-- DIRECTIONS --
Find and copy each line of the data that includes "wrapping".

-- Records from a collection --

- Opening Delimiter -

**src/rtl/bclp_pkg.sv**
```systemverilog
// ----------------------------------------------------------------------------
// bclp_pkg
// Shared types and constants of the button click / long press scanner:
// request and result payloads, register map, event codes, reset values.
// ----------------------------------------------------------------------------
`default_nettype none

package bclp_pkg;

  // Field widths
  localparam int unsigned TimeW    = 32;
  localparam int unsigned PinW     = 4;
  localparam int unsigned EvW      = 8;
  localparam int unsigned ThrW     = 16;
  localparam int unsigned CfgIdxW  = 8;
  localparam int unsigned CfgDataW = 16;

  // Default number of buttons
  localparam int unsigned ButtonCountDef = 4;

  // Register reset values
  localparam logic [ThrW-1:0] DebounceRst   = 16'd50;
  localparam logic [ThrW-1:0] ReleaseGapRst = 16'd150;
  localparam logic [ThrW-1:0] LongPressRst  = 16'd800;
  localparam logic [PinW-1:0] ActLowRst     = 4'hF;

  // Register map
  typedef enum logic [CfgIdxW-1:0] {
    CfgDebounce   = 8'd0,
    CfgReleaseGap = 8'd1,
    CfgLongPress  = 8'd2,
    CfgActiveLow  = 8'd3
  } cfg_idx_e;

  // Per-button event codes
  typedef enum logic [1:0] {
    EvNone    = 2'd0,
    EvClick   = 2'd1,
    EvLong    = 2'd2,
    EvRelease = 2'd3
  } ev_e;

  // Configuration register contents
  typedef struct packed {
    logic [ThrW-1:0] debounce_ms;
    logic [ThrW-1:0] release_gap_ms;
    logic [ThrW-1:0] long_press_ms;
    logic [PinW-1:0] active_low_mask;
  } cfg_t;

  // Request payload: one scan
  typedef struct packed {
    logic [TimeW-1:0] time_now;
    logic [PinW-1:0]  pin_levels;
  } req_t;

  // Result payload
  typedef struct packed {
    logic [EvW-1:0] button_events;
    logic           any_event;
  } res_t;

endpackage

`default_nettype wire

```
**src/rtl/bclp_cfg.sv**
```systemverilog
// ----------------------------------------------------------------------------
// bclp_cfg
// Configuration register file: debounce, release gap and long press
// thresholds plus the active-low mask. Unknown indexes are dropped.
// ----------------------------------------------------------------------------
`default_nettype none

module bclp_cfg (
  input  wire logic                          clk_i,
  input  wire logic                          rst_ni,
  input  wire logic                          wr_en_i,
  input  wire logic [bclp_pkg::CfgIdxW-1:0]  wr_index_i,
  input  wire logic [bclp_pkg::CfgDataW-1:0] wr_data_i,
  output bclp_pkg::cfg_t                     cfg_o
);
  import bclp_pkg::*;

  cfg_t cfg_q, cfg_d;

  // Decode the write index
  always_comb begin
    cfg_d = cfg_q;
    if (wr_en_i) begin
      unique case (wr_index_i)
        CfgDebounce:   cfg_d.debounce_ms     = wr_data_i[ThrW-1:0];
        CfgReleaseGap: cfg_d.release_gap_ms  = wr_data_i[ThrW-1:0];
        CfgLongPress:  cfg_d.long_press_ms   = wr_data_i[ThrW-1:0];
        CfgActiveLow:  cfg_d.active_low_mask = wr_data_i[PinW-1:0];
        default:       cfg_d = cfg_q;
      endcase
    end
  end

  // Hold the registers
  always_ff @(posedge clk_i or negedge rst_ni) begin
    if (!rst_ni) begin
      cfg_q.debounce_ms     <= DebounceRst;
      cfg_q.release_gap_ms  <= ReleaseGapRst;
      cfg_q.long_press_ms   <= LongPressRst;
      cfg_q.active_low_mask <= ActLowRst;
    end else begin
      cfg_q <= cfg_d;
    end
  end

  assign cfg_o = cfg_q;

endmodule

`default_nettype wire

```
**src/rtl/bclp_button.sv**
```systemverilog
// ----------------------------------------------------------------------------
// bclp_button
// Per-button state machine: debounce, click, long press and release
// detection against a wrapping millisecond timestamp.
// ----------------------------------------------------------------------------
`default_nettype none

module bclp_button (
  input  wire logic                        clk_i,
  input  wire logic                        rst_ni,
  input  wire logic                        en_i,
  input  wire logic                        act_i,
  input  wire logic [bclp_pkg::TimeW-1:0]  now_i,
  input  wire bclp_pkg::cfg_t              cfg_i,
  output bclp_pkg::ev_e                    ev_o
);
  import bclp_pkg::*;

  typedef enum logic [2:0] {
    PhIdle    = 3'd0,
    PhDown    = 3'd1,
    PhCounter = 3'd2,
    PhPress   = 3'd3,
    PhUp      = 3'd4,
    PhLong    = 3'd5,
    PhRelease = 3'd6
  } phase_e;

  phase_e           phase_q, phase_d;
  logic [TimeW-1:0] stamp_q, stamp_d;
  logic [1:0]       cnt_q, cnt_d;
  logic [TimeW-1:0] dt;
  ev_e              ev;

  // Elapsed time, wrapping
  assign dt = now_i - stamp_q;

  // Next phase and event
  always_comb begin
    phase_d = phase_q;
    stamp_d = stamp_q;
    cnt_d   = cnt_q;
    ev      = EvNone;
    unique case (phase_q)
      PhIdle: begin
        if (act_i) begin
          phase_d = PhDown;
          cnt_d   = 2'd0;
          stamp_d = now_i;
        end
      end
      PhDown: begin
        if (!act_i) begin
          phase_d = PhUp;
          stamp_d = now_i;
        end else if (dt > {{(TimeW-ThrW){1'b0}}, cfg_i.debounce_ms}) begin
          phase_d = PhCounter;
        end
      end
      PhCounter: begin
        phase_d = PhPress;
        // Saturate at three
        if (cnt_q != 2'd3) cnt_d = cnt_q + 2'd1;
        if (cnt_d == 2'd1) ev = EvClick;
      end
      PhPress: begin
        if (!act_i) begin
          phase_d = PhUp;
          stamp_d = now_i;
        end else if (dt > {{(TimeW-ThrW){1'b0}}, cfg_i.long_press_ms}) begin
          phase_d = PhLong;
          ev      = EvLong;
        end
      end
      PhUp: begin
        if (act_i) begin
          phase_d = PhDown;
          stamp_d = now_i;
        end else if (dt > {{(TimeW-ThrW){1'b0}}, cfg_i.release_gap_ms}) begin
          phase_d = PhRelease;
          ev      = EvRelease;
        end
      end
      PhLong: begin
        if (!act_i) begin
          phase_d = PhRelease;
          ev      = EvRelease;
        end
      end
      PhRelease: begin
        stamp_d = now_i;
        cnt_d   = 2'd0;
        phase_d = PhIdle;
      end
      default: phase_d = PhIdle;
    endcase
  end

  // Advance state once per scan
  always_ff @(posedge clk_i or negedge rst_ni) begin
    if (!rst_ni) begin
      phase_q <= PhIdle;
      stamp_q <= '0;
      cnt_q   <= 2'd0;
    end else if (en_i) begin
      phase_q <= phase_d;
      stamp_q <= stamp_d;
      cnt_q   <= cnt_d;
    end
  end

  assign ev_o = ev;

endmodule

`default_nettype wire

```
**src/rtl/button_click_long_press_fsm.sv**
```systemverilog
// ----------------------------------------------------------------------------
// button_click_long_press_fsm
// Button scanner top level: request register, per-button state machines,
// result register and configuration registers.
// ----------------------------------------------------------------------------
// Each request is one scan (millisecond timestamp plus raw pin levels) and
// gives exactly one result with a 2-bit event per button (none, click, long
// press, release) and an any-event flag. While the result side is not stalled,
// a scan is taken every clock cycle: it is captured in the request register,
// then the button machines step while the result register loads, and the
// throughput is one scan per cycle. Only output stall holds the pipe back.
// Configuration writes are always taken (ready is tied high) and should be
// made while no scan is in flight. Buttons past the fourth see a zero pin
// level and never leave idle.
`default_nettype none

module button_click_long_press_fsm #(
  parameter int unsigned BUTTON_COUNT = bclp_pkg::ButtonCountDef
) (
  input  wire logic                          clk_i,
  input  wire logic                          rst_ni,
  // Scan requests
  input  wire logic                          in_valid_i,
  output logic                               in_stall_o,
  input  wire bclp_pkg::req_t                in_req_i,
  // Results
  output logic                               out_valid_o,
  input  wire logic                          out_stall_i,
  output bclp_pkg::res_t                     out_res_o,
  // Configuration writes
  input  wire logic                          cfg_valid_i,
  output logic                               cfg_ready_o,
  input  wire logic [bclp_pkg::CfgIdxW-1:0]  cfg_index_i,
  input  wire logic [bclp_pkg::CfgDataW-1:0] cfg_data_i
);
  import bclp_pkg::*;

  localparam int unsigned SlotCnt = (BUTTON_COUNT < EvW / 2) ? BUTTON_COUNT : EvW / 2;

  cfg_t  cfg;
  logic  req_valid_q, req_valid_d;
  req_t  req_q;
  logic  out_valid_q, out_valid_d;
  res_t  res_q, res_d;
  logic  out_free;
  logic  adv;
  logic  in_acc;
  ev_e   ev [BUTTON_COUNT];
  logic [BUTTON_COUNT-1:0] ev_hit;

  // Configuration registers
  assign cfg_ready_o = 1'b1;

  bclp_cfg u_cfg (
    .clk_i      (clk_i),
    .rst_ni     (rst_ni),
    .wr_en_i    (cfg_valid_i & cfg_ready_o),
    .wr_index_i (cfg_index_i),
    .wr_data_i  (cfg_data_i),
    .cfg_o      (cfg)
  );

  // Pipeline flow control
  assign out_free   = !out_valid_q || !out_stall_i;
  assign adv        = req_valid_q && out_free;
  assign in_stall_o = req_valid_q && !out_free;
  assign in_acc     = in_valid_i && !in_stall_o;

  always_comb begin
    req_valid_d = req_valid_q;
    if (in_acc) req_valid_d = 1'b1;
    else if (adv) req_valid_d = 1'b0;
  end

  // Request register
  always_ff @(posedge clk_i or negedge rst_ni) begin
    if (!rst_ni) begin
      req_valid_q <= 1'b0;
    end else begin
      req_valid_q <= req_valid_d;
    end
  end

  always_ff @(posedge clk_i) begin
    if (in_acc) req_q <= in_req_i;
  end

  // Per-button state machines
  for (genvar b = 0; b < BUTTON_COUNT; b++) begin : g_btn
    logic act;
    if (b < PinW) begin : g_pin
      assign act = req_q.pin_levels[b] ^ cfg.active_low_mask[b];
    end else begin : g_nopin
      assign act = 1'b0;
    end

    bclp_button u_btn (
      .clk_i  (clk_i),
      .rst_ni (rst_ni),
      .en_i   (adv),
      .act_i  (act),
      .now_i  (req_q.time_now),
      .cfg_i  (cfg),
      .ev_o   (ev[b])
    );

    assign ev_hit[b] = (ev[b] != EvNone);
  end

  // Pack events into the result
  always_comb begin
    res_d = '0;
    for (int b = 0; b < SlotCnt; b++) begin
      res_d.button_events[2*b +: 2] = ev[b];
    end
    res_d.any_event = |ev_hit;
  end

  always_comb begin
    out_valid_d = out_valid_q;
    if (adv) out_valid_d = 1'b1;
    else if (!out_stall_i) out_valid_d = 1'b0;
  end

  // Result register
  always_ff @(posedge clk_i or negedge rst_ni) begin
    if (!rst_ni) begin
      out_valid_q <= 1'b0;
    end else begin
      out_valid_q <= out_valid_d;
    end
  end

  always_ff @(posedge clk_i) begin
    if (adv) res_q <= res_d;
  end

  assign out_valid_o = out_valid_q;
  assign out_res_o   = res_q;

  // Assertions
  a_stall_needs_req: assert property (@(posedge clk_i) disable iff (!rst_ni)
    in_stall_o |-> req_valid_q)
    else $error("input stalled with an empty request register");

  a_adv_loads_result: assert property (@(posedge clk_i) disable iff (!rst_ni)
    adv |=> out_valid_o)
    else $error("request advanced but no result appeared");

  a_held_req_kept: assert property (@(posedge clk_i) disable iff (!rst_ni)
    (req_valid_q && out_valid_o && out_stall_i) |=> req_valid_q)
    else $error("request dropped while the result was stalled");

  a_any_matches: assert property (@(posedge clk_i) disable iff (!rst_ni)
    out_valid_o |-> ((BUTTON_COUNT > EvW / 2) ||
                     (out_res_o.any_event == (out_res_o.button_events != '0))))
    else $error("any_event disagrees with button_events");

endmodule

`default_nettype wire

```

- Closing Delimiter -

-- TASK ANSWER --
// detection against a wrapping millisecond timestamp.
  // Elapsed time, wrapping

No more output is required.